→ TASK STATEMENT
How many lines of the data contain "make"? Reply with the number alone.

→ PROVIDED MATERIAL
This design comes from an exercise in tuning for small area, a short achievable clock period and few clock cycles per item on the open sky130 flow, not from production work. RTL that was checked went through simulation tests only; none was proved equivalent to the original. The RTL of run 1 was laid out without a check of its function. Power figures rest on the tool's default switching activity, not on a simulated workload.

===== design.v =====
module matrix_mem_sequencer #(
  parameter int ADDR_W = 8,
  parameter int DATA_W = 256,
  parameter int RD_LAT = 2
) (
  input  logic              clk,
  input  logic              rst,
  input  logic              start,
  input  logic [ADDR_W-1:0] addr_a,
  input  logic [ADDR_W-1:0] addr_b,
  input  logic [ADDR_W-1:0] addr_c,
  output logic              busy,
  output logic              done,
  output logic [ADDR_W-1:0] ram_addr,
  output logic              ram_wren,
  output logic [DATA_W-1:0] ram_wdata,
  input  logic [DATA_W-1:0] ram_rdata,
  output logic [DATA_W-1:0] mat_a,
  output logic [DATA_W-1:0] mat_b,
  input  logic [DATA_W-1:0] mat_c
);
  localparam int DEPTH = 3;
  logic [ADDR_W-1:0] q_a   [DEPTH];
  logic [ADDR_W-1:0] q_b   [DEPTH];
  logic [ADDR_W-1:0] q_c   [DEPTH];
  logic [DEPTH-1:0]  q_v;
  logic [DEPTH-1:0]  q_ra;    
  logic [DEPTH-1:0]  q_rb;    
  logic [DEPTH-1:0]  q_ab;    
  logic [DEPTH-1:0]  q_fb;    
  logic [DEPTH-1:0]  q_h1b;   
  logic [DEPTH-1:0]  q_h2a;   
  logic [DEPTH-1:0]  q_h2b;   
  logic [DEPTH-1:0]  q_t2, q_t3;
  logic [ADDR_W-1:0] r_lc1, r_lc2;    
  logic              r_lv1, r_lv2;
  logic              r_eval;          
  logic              r_busy;
  logic              r_done;
  logic              r_wren;
  logic [ADDR_W-1:0] r_addr;
  logic              p0_da, p0_db, p1_da, p1_db, p2_da, p2_db;
  logic              sa_c, sa_r, sa_h, sb_c, sb_r, sb_h;
  logic [DATA_W-1:0] r_a, r_b;
  logic [DEPTH-1:0] q_rem;
  assign q_rem = q_ra | q_rb;
  logic rd0, rd1, rd2, isa1, isa2, rdb1, rdb2, rd_en, rd_isa, rd_ab;
  assign isa1 = q_ra[1] && !q_t3[0];
  assign rdb1 = q_rb[1] && !q_h1b[1];
  assign isa2 = q_ra[2] && !q_t2[0] && !q_t3[1] && !q_h2a[2];
  assign rdb2 = q_rb[2] && !q_t3[0] && !q_h2b[2];
  assign rd0  = !r_eval && q_v[0] && q_rem[0];
  assign rd1  = !r_eval && q_v[1] && !q_rem[0] && (isa1 || rdb1);
  assign rd2  = !r_eval && q_v[2] && !q_rem[0] && !q_rem[1] && (isa2 || rdb2);
  assign rd_en  = rd0 || rd1 || rd2;
  assign rd_isa = (rd0 && q_ra[0]) || (rd1 && isa1) || (rd2 && isa2);
  assign rd_ab  = (rd0 && q_ra[0] && q_ab[0]) || (rd1 && isa1 && q_ab[1]) ||
                  (rd2 && isa2 && q_ab[2]);
  logic [ADDR_W-1:0] nx_addr;
  always_comb begin
    if (r_eval)        nx_addr = q_c[0];
    else if (q_rem[0]) nx_addr = q_ra[0] ? q_a[0] : q_b[0];
    else if (q_rem[1]) nx_addr = isa1 ? q_a[1] : q_b[1];
    else               nx_addr = isa2 ? q_a[2] : q_b[2];
  end
  logic             acc;
  logic [DEPTH-1:0] s_v, s_ra, s_rb, s_t2, s_t3;   
  logic [DEPTH-1:0] slot_new;                           
  logic             n_fa, n_fb, n_ab, n_h2a, n_h2b;
  always_comb begin
    for (int i = 0; i < DEPTH; i++) begin
      if (i + 1 < DEPTH) begin
        s_v[i]  = r_eval ? q_v[i+1]  : q_v[i];
        s_ra[i] = r_eval ? q_ra[i+1] : q_ra[i];
        s_rb[i] = r_eval ? q_rb[i+1] : q_rb[i];
        s_t2[i] = r_eval ? q_t2[i+1] : q_t2[i];
        s_t3[i] = r_eval ? q_t3[i+1] : q_t3[i];
      end else begin
        s_v[i]  = !r_eval && q_v[i];
        s_ra[i] = !r_eval && q_ra[i];
        s_rb[i] = !r_eval && q_rb[i];
        s_t2[i] = !r_eval && q_t2[i];
        s_t3[i] = !r_eval && q_t3[i];
      end
    end
    for (int i = 0; i < DEPTH; i++)
      slot_new[i] = !s_v[i] && (i == 0 || s_v[(i == 0) ? 0 : i-1]);
  end
  assign acc   = start && !r_busy;
  assign n_fa  = r_lv1 && (addr_a == r_lc1);
  assign n_fb  = r_lv1 && (addr_b == r_lc1);
  assign n_ab  = (addr_a == addr_b);
  assign n_h2a = r_lv2 && (addr_a == r_lc2);
  assign n_h2b = r_lv2 && (addr_b == r_lc2);
  logic n_near;
  assign n_near = !s_v[1];
  logic e_next;
  assign e_next = r_eval ? (q_v[1] && !q_rem[1] && !q_t2[1])
                         : (q_v[0] && !q_rem[0] && !q_t2[0]);
  logic [DEPTH-1:0] n_v, n_ra, n_rb, n_t2, n_t3, iss;
  always_comb begin
    iss = '0;
    iss[0] = rd0;
    iss[1] = rd1;
    iss[2] = rd2;
    for (int i = 0; i < DEPTH; i++) begin
      n_v[i]  = s_v[i] || (acc && slot_new[i]);
      n_ra[i] = (acc && slot_new[i]) ? !n_fa : (s_ra[i] && !(iss[i] && rd_isa));
      n_rb[i] = (acc && slot_new[i]) ? (!(n_fb && !n_near) && !(n_ab && !n_fa))
                                     : (s_rb[i] && !(iss[i] && !rd_isa));
      n_t3[i] = iss[i];
      n_t2[i] = iss[i] || s_t3[i];
    end
  end
  always_ff @(posedge clk) begin
    if (!rst) begin
      q_v    <= '0;
      q_ra   <= '0;
      q_rb   <= '0;
      q_t2   <= '0;
      q_t3   <= '0;
      r_lv1  <= 1'b0;
      r_lv2  <= 1'b0;
      r_eval <= 1'b0;
      r_busy <= 1'b0;
      r_done <= 1'b0;
      r_wren <= 1'b0;
      p0_da  <= 1'b0; p0_db <= 1'b0;
      p1_da  <= 1'b0; p1_db <= 1'b0;
      p2_da  <= 1'b0; p2_db <= 1'b0;
      sa_c   <= 1'b0; sa_r  <= 1'b0; sa_h <= 1'b1;
      sb_c   <= 1'b0; sb_r  <= 1'b0; sb_h <= 1'b1;
    end else begin
      q_v    <= n_v;
      q_ra   <= n_ra;
      q_rb   <= n_rb;
      q_t2   <= n_t2;
      q_t3   <= n_t3;
      if (acc) begin
        r_lv1 <= 1'b1;
        r_lv2 <= r_lv1;
      end
      r_eval <= e_next;
      r_busy <= n_v[DEPTH-1] && !e_next;
      r_done <= r_eval;
      r_wren <= r_eval;
      p0_da  <= rd_en && rd_isa;
      p0_db  <= rd_en && (!rd_isa || rd_ab);
      p1_da  <= p0_da; p1_db <= p0_db;
      p2_da  <= p1_da; p2_db <= p1_db;
      sa_c   <= e_next;
      sa_r   <= p1_da;
      sa_h   <= !e_next && !p1_da;
      sb_c   <= e_next && (r_eval ? (q_v[2] && q_fb[2]) : (q_v[1] && q_fb[1]));
      sb_r   <= p1_db;
      sb_h   <= !(e_next && (r_eval ? (q_v[2] && q_fb[2]) : (q_v[1] && q_fb[1]))) && !p1_db;
    end
  end
  logic [DEPTH-1:0] pl_new, pl_shift, pl_hold;
  always_comb begin
    for (int i = 0; i < DEPTH; i++) begin
      pl_new[i]   = acc && slot_new[i];
      pl_shift[i] = r_eval && !pl_new[i];
      pl_hold[i]  = !r_eval && !pl_new[i];
    end
  end
  always_ff @(posedge clk) begin
    if (acc) begin
      r_lc1 <= addr_c;
      r_lc2 <= r_lc1;
    end
    for (int i = 0; i + 1 < DEPTH; i++) begin
      q_a[i]   <= ({ADDR_W{pl_new[i]}} & addr_a) | ({ADDR_W{pl_shift[i]}} & q_a[i+1]) |
                  ({ADDR_W{pl_hold[i]}} & q_a[i]);
      q_b[i]   <= ({ADDR_W{pl_new[i]}} & addr_b) | ({ADDR_W{pl_shift[i]}} & q_b[i+1]) |
                  ({ADDR_W{pl_hold[i]}} & q_b[i]);
      q_c[i]   <= ({ADDR_W{pl_new[i]}} & addr_c) | ({ADDR_W{pl_shift[i]}} & q_c[i+1]) |
                  ({ADDR_W{pl_hold[i]}} & q_c[i]);
      q_ab[i]  <= (pl_new[i] && n_ab && !n_fa) || (pl_shift[i] && q_ab[i+1]) || (pl_hold[i] && q_ab[i]);
      q_fb[i]  <= (pl_new[i] && n_fb && !n_near) || (pl_shift[i] && q_fb[i+1]) || (pl_hold[i] && q_fb[i]);
      q_h1b[i] <= (pl_new[i] && n_fb && n_near) || (pl_shift[i] && q_h1b[i+1]) || (pl_hold[i] && q_h1b[i]);
      q_h2a[i] <= (pl_new[i] && n_h2a) || (pl_shift[i] && q_h2a[i+1]) || (pl_hold[i] && q_h2a[i]);
      q_h2b[i] <= (pl_new[i] && n_h2b) || (pl_shift[i] && q_h2b[i+1]) || (pl_hold[i] && q_h2b[i]);
    end
    if (pl_new[DEPTH-1]) begin
      q_a[DEPTH-1]   <= addr_a;
      q_b[DEPTH-1]   <= addr_b;
      q_c[DEPTH-1]   <= addr_c;
      q_ab[DEPTH-1]  <= n_ab && !n_fa;
      q_fb[DEPTH-1]  <= n_fb && !n_near;
      q_h1b[DEPTH-1] <= n_fb && n_near;
      q_h2a[DEPTH-1] <= n_h2a;
      q_h2b[DEPTH-1] <= n_h2b;
    end else if (r_eval) begin
      q_fb[DEPTH-1]  <= 1'b0;
    end
    r_addr <= nx_addr;
  end
  always_ff @(posedge clk) begin
    r_a <= ({DATA_W{sa_c}} & mat_c) | ({DATA_W{sa_r}} & ram_rdata) | ({DATA_W{sa_h}} & r_a);
    r_b <= ({DATA_W{sb_c}} & mat_c) | ({DATA_W{sb_r}} & ram_rdata) | ({DATA_W{sb_h}} & r_b);
  end
  assign busy      = r_busy;
  assign done      = r_done;
  assign ram_addr  = r_addr;
  assign ram_wren  = r_wren;
  assign ram_wdata = r_a;
  assign mat_a     = r_a;
  assign mat_b     = r_b;
endmodule

===== flow/run.sh =====
#!/bin/bash
# Standard ORFS layout with small port buffers (buf_1 on inputs and on
# outputs) and the five datapath pins of each bit placed side by side.
# make's full output goes to standard_flow.log; each ORFS step also keeps its
# own log under orfs/logs.
set -euo pipefail
W=$(pwd)
export PRE_GLOBAL_PLACE_TCL=$W/flow/bufports.tcl
export POST_GLOBAL_PLACE_TCL=$W/flow/unbuf.tcl
export BUFFER_PORTS_ARGS="-outputs -buffer_cell sky130_fd_sc_hd__buf_1"
args="-min_distance 1 -min_distance_in_tracks"
for i in $(seq 0 255); do
  args="$args -group_pins {mat_c[$i] ram_rdata[$i] mat_a[$i] ram_wdata[$i] mat_b[$i]}"
done
export PLACE_PINS_ARGS="$args"
export CTS_ARGS="-sink_clustering_enable -repair_clock_nets -sink_clustering_size 22 -sink_clustering_max_diameter 80 -balance_levels"
# The platform's don't-use list plus a222oi: that cell packs six inputs into
# a small cell and leaves the datapath's pins too crowded to route.
DU=$(awk '/^export DONT_USE_CELLS \+=/{f=1; next} f{c=/\\$/; gsub(/\\/,""); printf "%s ", $0; if (!c) exit}' $FLOW_HOME/platforms/sky130hd/config.mk)
DU="$(echo $DU) sky130_fd_sc_hd__a222oi_1"
echo "DONT_USE_CELLS=$DU" > $W/dont_use.log
bash standard.sh "DONT_USE_CELLS=$DU" finish > $W/standard_flow.log 2>&1

===== flow/bufports.tcl =====
# Input ports get a small buffer here; the standard flow's buffer_ports call (BUFFER_PORTS_ARGS)
# buffers the outputs. dont_touch keeps remove_buffers from taking the input
# buffers out again before placement.
buffer_ports -inputs -buffer_cell sky130_fd_sc_hd__buf_1
foreach inst [get_cells input*] { set_dont_touch $inst }

===== flow/unbuf.tcl =====
# The input buffers were dont_touch only to survive remove_buffers; clear it
# so later steps treat them like any cell, and tie their supply pins with the
# platform's global connections.
foreach inst [get_cells input*] { unset_dont_touch $inst }
global_connect

===== standard.sh =====
#!/bin/bash
# synth_recipe.tcl (not shown) runs the flow's synth.tcl, then flattens the netlist and writes it again
# the make line also repeats each setting of config.mk as NAME=value (left out here)
make -C /OpenROAD-flow-scripts/flow DESIGN_CONFIG=/design/flow/config.mk WORK_HOME=/design/flow/orfs CLKGATE_MAP_FILE= SYNTH_SCRIPT=/design/flow/synth_recipe.tcl "${@:-finish}"

===== config.mk =====
export PLATFORM = sky130hd
export DESIGN_NAME = matrix_mem_sequencer
export DESIGN_NICKNAME = matrix_mem_sequencer
export VERILOG_FILES = /design/flow/design.v
export SDC_FILE = /design/flow/constraint.sdc
export NUM_CORES = 4
export LEC_CHECK = 0
export CAP_MARGIN = 20
export CORE_AREA = 3 3 317 317
export DIE_AREA = 0 0 320 320
export SETUP_SLACK_MARGIN = 1.6
export SLEW_MARGIN = 20

===== constraint.sdc =====
create_clock -name core_clock -period 3.5 [get_ports {clk}]
set_input_delay 0.7000 -clock core_clock [delete_from_list [all_inputs] [get_ports {clk}]]
set_output_delay 0.7000 -clock core_clock [all_outputs]
set_load 0.01 [all_outputs]

==> results.yml, run 1 <==
setup_path:
  endpoint_kind: "flop"
  critPathKind: "reg2reg"
  worstPathMaxFanout: 11
  critPathRequiredTime_ns: 4.07
  start_kind: "flop"
  worst-endpoint-arrival_ns: 2.48
  r2r_setup_slack_ns: 1.58
  reg2reg_depth: 6
route:
  wl_per_cell_um: 18.6
  num_vias: 26100
  drcViolationCount: 0
  viasPerCell: 4.92
  wirelength_mm: 98.6
  drtIter0Drc: 2017
  ant_nets: 0
  drtPass1Iterations: 8
timing:
  setup_ws_ns: 1.58
  finalSetupTns_ns: 0
  final-hold-violation-count: 0
  slew_headroom_pct: 25.4
  finalCritPeriodShare_pct: 54.8
  hold_ws_ns: 0.297
  rsz0062_at_grt: "yes"
  tightest_slew_ns: 1.12
  finalMaxSlewViolations: 0
  finalSetupViolations: 0
  fmaxAchievable_mhz: 521
  period_minus_slack_ns: 1.92
  finClkSkew_ns: 0.0282
global_routing:
  grt_usage_pct: 17.4
  grt_start_max_net_pins: 163
  antenna_found_initial: 32
  grt_pass1_wl_mm: 142
  overflow: 0
  grt_pass1_vias: 24200
yosys:
  netlist_area_um2: 26300
  yosysWarnings: 4
  synth_compound_area_share_pct: 17.4
  synthArstFlopShare_pct: 0
  synth_fp_nets: 3561
  synthAdderAreaFrac_pct: 0
  synth_top_family_by_area: "compound AO/OA/AOI/OAI gates"
  ys_seq_area_share_pct: 50.7
  synth_edf_count: 45
  synth-xor-area-share_pct: 1.33
  synth_top_flop_cell: "dfxtp_1"
  syn_area_per_cell_um2: 8.72
  synthSimpleGateAreaFrac_pct: 17.2
  syn_inst: 3022
  synth_cell_types: 54
  synth_seq_cells: 645
  synthMuxAreaShare_pct: 2.66
hold_path:
  holdCritPathClass: "in2reg"
  hold_path_depth: 3
clock_network:
  ctsLongestPathBuffers: 3
  htreeDepth: 2
  cts.sinks: 645
  worstSkewPairLatency_ns: 0.61
  cts_buffers: 40
  clkTransAtPathRegs_ns: 0.10
  clockRootBuffer: "clkbuf_16"
  cts_tree: "done"
  ctsHoldBuffers: 0
final_layout:
  area_growth_pct: 25.4
  mostFrequentLayoutCells: "1,065 x nand2_1, 815 x buf_1, 520 x a22oi_1, 444 x dfxtp_1, 373 x buf_2"
  drive_gt1_share_pct: 20.1
  final_nets: 4503
  layout_commonest_cell: "nand2_1"
job:
  maxCapViolations: 0
place:
  dpl.hpwl_mm: 68.3
  place_ws_ns: 1.15
  numPortBuffers: 1317
pwr:
  leakagePower_nw: 14.8
  peakVddDrop_uv: 488
  powerDensity_nw_per_um2: 866
  finalPower_mw: 28.6
die:
  die_h_um: 320
  start_util_pct: 27.1
  io_pins: 1318
  dieArea_um2: 102000
  rows: 114
  die_width_um: 320
  core_um2: 97300
outcome:
  run_status: "timing/DRC/antenna clean"
-- Yosys cell counts, types with 9 or more instances --
cell type | n | share of area [%]
a21oi_1 | 37 | 0.70
edfxtp_1 | 45 | 5.1
a2bb2oi_1 | 9 | 0.30
nor2b_1 | 10 | 0.24
xor2_1 | 28 | 0.93
a221oi_1 | 9 | 0.30
dfxtp_1 | 600 | 46
nand2_1 | 1065 | 15
mux2i_1 | 60 | 2.3
o21ai_0 | 36 | 0.68
mux2_2 | 9 | 0.38
xnor2_1 | 12 | 0.40
a22oi_1 | 520 | 15
clkbuf_1 | 161 | 2.3
buf_4 | 257 | 7.3
buf_2 | 40 | 0.76
buf_1 | 11 | 0.16
nor2_1 | 44 | 0.63
-- report_power, final --
part / switching [mW] / internal (mW) / total, mW
clock network: 2.75 / 2.40 / 5.15
logic: 6.02 / 4.36 / 10.4
registers: 2.34 / 10.7 / 13.1
-- routing by layer --
layer	global-route usage [%]	share of wire (%)
met1	20.6	38
met3	3.85	8.1
met5	0	0
met4	15.0	8.6
met2	26.9	45
-- state kept, by name (all words and copies together), names as in the netlist, 2 cells and up --
signal / cells
q_b: 24
q_a: 24
r_lc1: 8
r_lc2: 8
q_ra: 3
q_v: 3
q_c: 24
q_h1b: 2
r_a: 256
q_t2: 2
q_fb: 2
r_b: 256
q_ab: 3
r_addr: 8
q_rb: 3
q_t3: 3
-- timing repair --
action | in CTS | in global routing
buffers inserted | 5 | 5
resized for setup | 502 | 175
setup endpoints to repair | 547 | 195
pin swaps | 2 | 0
gates cloned | 1 | 0
hold endpoints to repair | 0 | 0
-- per-stage QoR --
step | area [um^2] | utilization, % | std cells
2_1_floorplan | 26400 | - | 3022
6_report | 33000 | 34.0 | 5300
4_1_cts | 32700 | 33.6 | 5260
3_3_place_gp | 30700 | 31.5 | 5187
5_1_grt | 33000 | 34.0 | 5297
3_5_place_dp | 30700 | 31.5 | 5187
-- cell families after synthesis --
logic type | count (synthesis)
xor gates and xnor gates | 40
muxes | 69
buffers and inverters | 479
and+or+nand+nor | 1160
DFF | 645
AOI/OAI and AO/OA | 629
-- worst paths after layout --
| path | startpoint | end |
|---|---|---|
| hold / removal | mat_c[247] | r_a[247] |
| hold reg to reg | p0_da | p1_da |
| setup / recovery | q_h2a[2] | q_rb[1] |
| setup reg to reg | q_h2a[2] | q_rb[1] |
-- worst max-delay path, cell delays in order (launching register included) --
cell and delay [ns]:
edfxtp_1 0.43, nor4b_2 0.28, buf_6 0.24, and4_1 0.27, a211oi_1 0.09, a2111oi_1 0.42
a31o_1 0.15
-- cell type report --
type | count | area, um^2
fillers | 10200 | 64200
flip-flops and latches | 645 | 13600
multi-input cells | 1899 | 10200
repair buffers | 1371 | 6230
well taps | 1276 | 1600
clock buffers | 51 | 1100
clock inverters | 16 | 193
diodes | 35 | 87.6
inverters | 7 | 31.3
==> inputs of run 2 (changes only) <==
--- a/design.v
+++ b/design.v
@@ -45,16 +45,22 @@
   logic [DEPTH-1:0] q_rem;
   assign q_rem = q_ra | q_rb;
-  logic rd0, rd1, rd2, isa1, isa2, rdb1, rdb2, rd_en, rd_isa, rd_ab;
+  logic isa1, isa2, rdb1, rdb2;
+  logic [DEPTH-1:0] iss_a, iss_b;    
+  logic rd_ab;
   assign isa1 = q_ra[1] && !q_t3[0];
   assign rdb1 = q_rb[1] && !q_h1b[1];
   assign isa2 = q_ra[2] && !q_t2[0] && !q_t3[1] && !q_h2a[2];
   assign rdb2 = q_rb[2] && !q_t3[0] && !q_h2b[2];
-  assign rd0  = !r_eval && q_v[0] && q_rem[0];
-  assign rd1  = !r_eval && q_v[1] && !q_rem[0] && (isa1 || rdb1);
-  assign rd2  = !r_eval && q_v[2] && !q_rem[0] && !q_rem[1] && (isa2 || rdb2);
-  assign rd_en  = rd0 || rd1 || rd2;
-  assign rd_isa = (rd0 && q_ra[0]) || (rd1 && isa1) || (rd2 && isa2);
-  assign rd_ab  = (rd0 && q_ra[0] && q_ab[0]) || (rd1 && isa1 && q_ab[1]) ||
-                  (rd2 && isa2 && q_ab[2]);
+  always_comb begin
+    iss_a = '0;
+    iss_b = '0;
+    iss_a[0] = !r_eval && q_ra[0];
+    iss_b[0] = !r_eval && !q_ra[0] && q_rb[0];
+    iss_a[1] = !r_eval && !q_rem[0] && isa1;
+    iss_b[1] = !r_eval && !q_rem[0] && !isa1 && rdb1;
+    iss_a[2] = !r_eval && !q_rem[0] && !q_rem[1] && isa2;
+    iss_b[2] = !r_eval && !q_rem[0] && !q_rem[1] && !isa2 && rdb2;
+  end
+  assign rd_ab = (iss_a[0] && q_ab[0]) || (iss_a[1] && q_ab[1]) || (iss_a[2] && q_ab[2]);
   logic [ADDR_W-1:0] nx_addr;
   always_comb begin
@@ -100,13 +106,10 @@
   logic [DEPTH-1:0] n_v, n_ra, n_rb, n_t2, n_t3, iss;
   always_comb begin
-    iss = '0;
-    iss[0] = rd0;
-    iss[1] = rd1;
-    iss[2] = rd2;
+    iss = iss_a | iss_b;
     for (int i = 0; i < DEPTH; i++) begin
       n_v[i]  = s_v[i] || (acc && slot_new[i]);
-      n_ra[i] = (acc && slot_new[i]) ? !n_fa : (s_ra[i] && !(iss[i] && rd_isa));
+      n_ra[i] = (acc && slot_new[i]) ? !n_fa : (s_ra[i] && !iss_a[i]);
       n_rb[i] = (acc && slot_new[i]) ? (!(n_fb && !n_near) && !(n_ab && !n_fa))
-                                     : (s_rb[i] && !(iss[i] && !rd_isa));
+                                     : (s_rb[i] && !iss_b[i]);
       n_t3[i] = iss[i];
       n_t2[i] = iss[i] || s_t3[i];
@@ -145,6 +148,6 @@
       r_done <= r_eval;
       r_wren <= r_eval;
-      p0_da  <= rd_en && rd_isa;
-      p0_db  <= rd_en && (!rd_isa || rd_ab);
+      p0_da  <= |iss_a;
+      p0_db  <= (|iss_b) || rd_ab;
       p1_da  <= p0_da; p1_db <= p0_db;
       p2_da  <= p1_da; p2_db <= p1_db;
--- a/config.mk
+++ b/config.mk
@@ -9,4 +9,4 @@
 export CORE_AREA = 3 3 317 317
 export DIE_AREA = 0 0 320 320
-export SETUP_SLACK_MARGIN = 1.6
+export SETUP_SLACK_MARGIN = 1.5
 export SLEW_MARGIN = 20
==> run 2 against run 1 <==
Still clean. Die area is the same. Sequential power shrank 4%. Final cell count shrank 0.19%. Clock power shrank 3%. Routed wire length shrank 2.1%. Via count shrank 0.44%. Synthesized area shrank 0.37%. Worst hold slack lost 0.0056 ns. First-iteration DRC count shrank 4.4%. Critical path depth shrank 5. Core utilization shrank 1.0 points. Highest routed layer unchanged.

→ TASK RESPONSE
3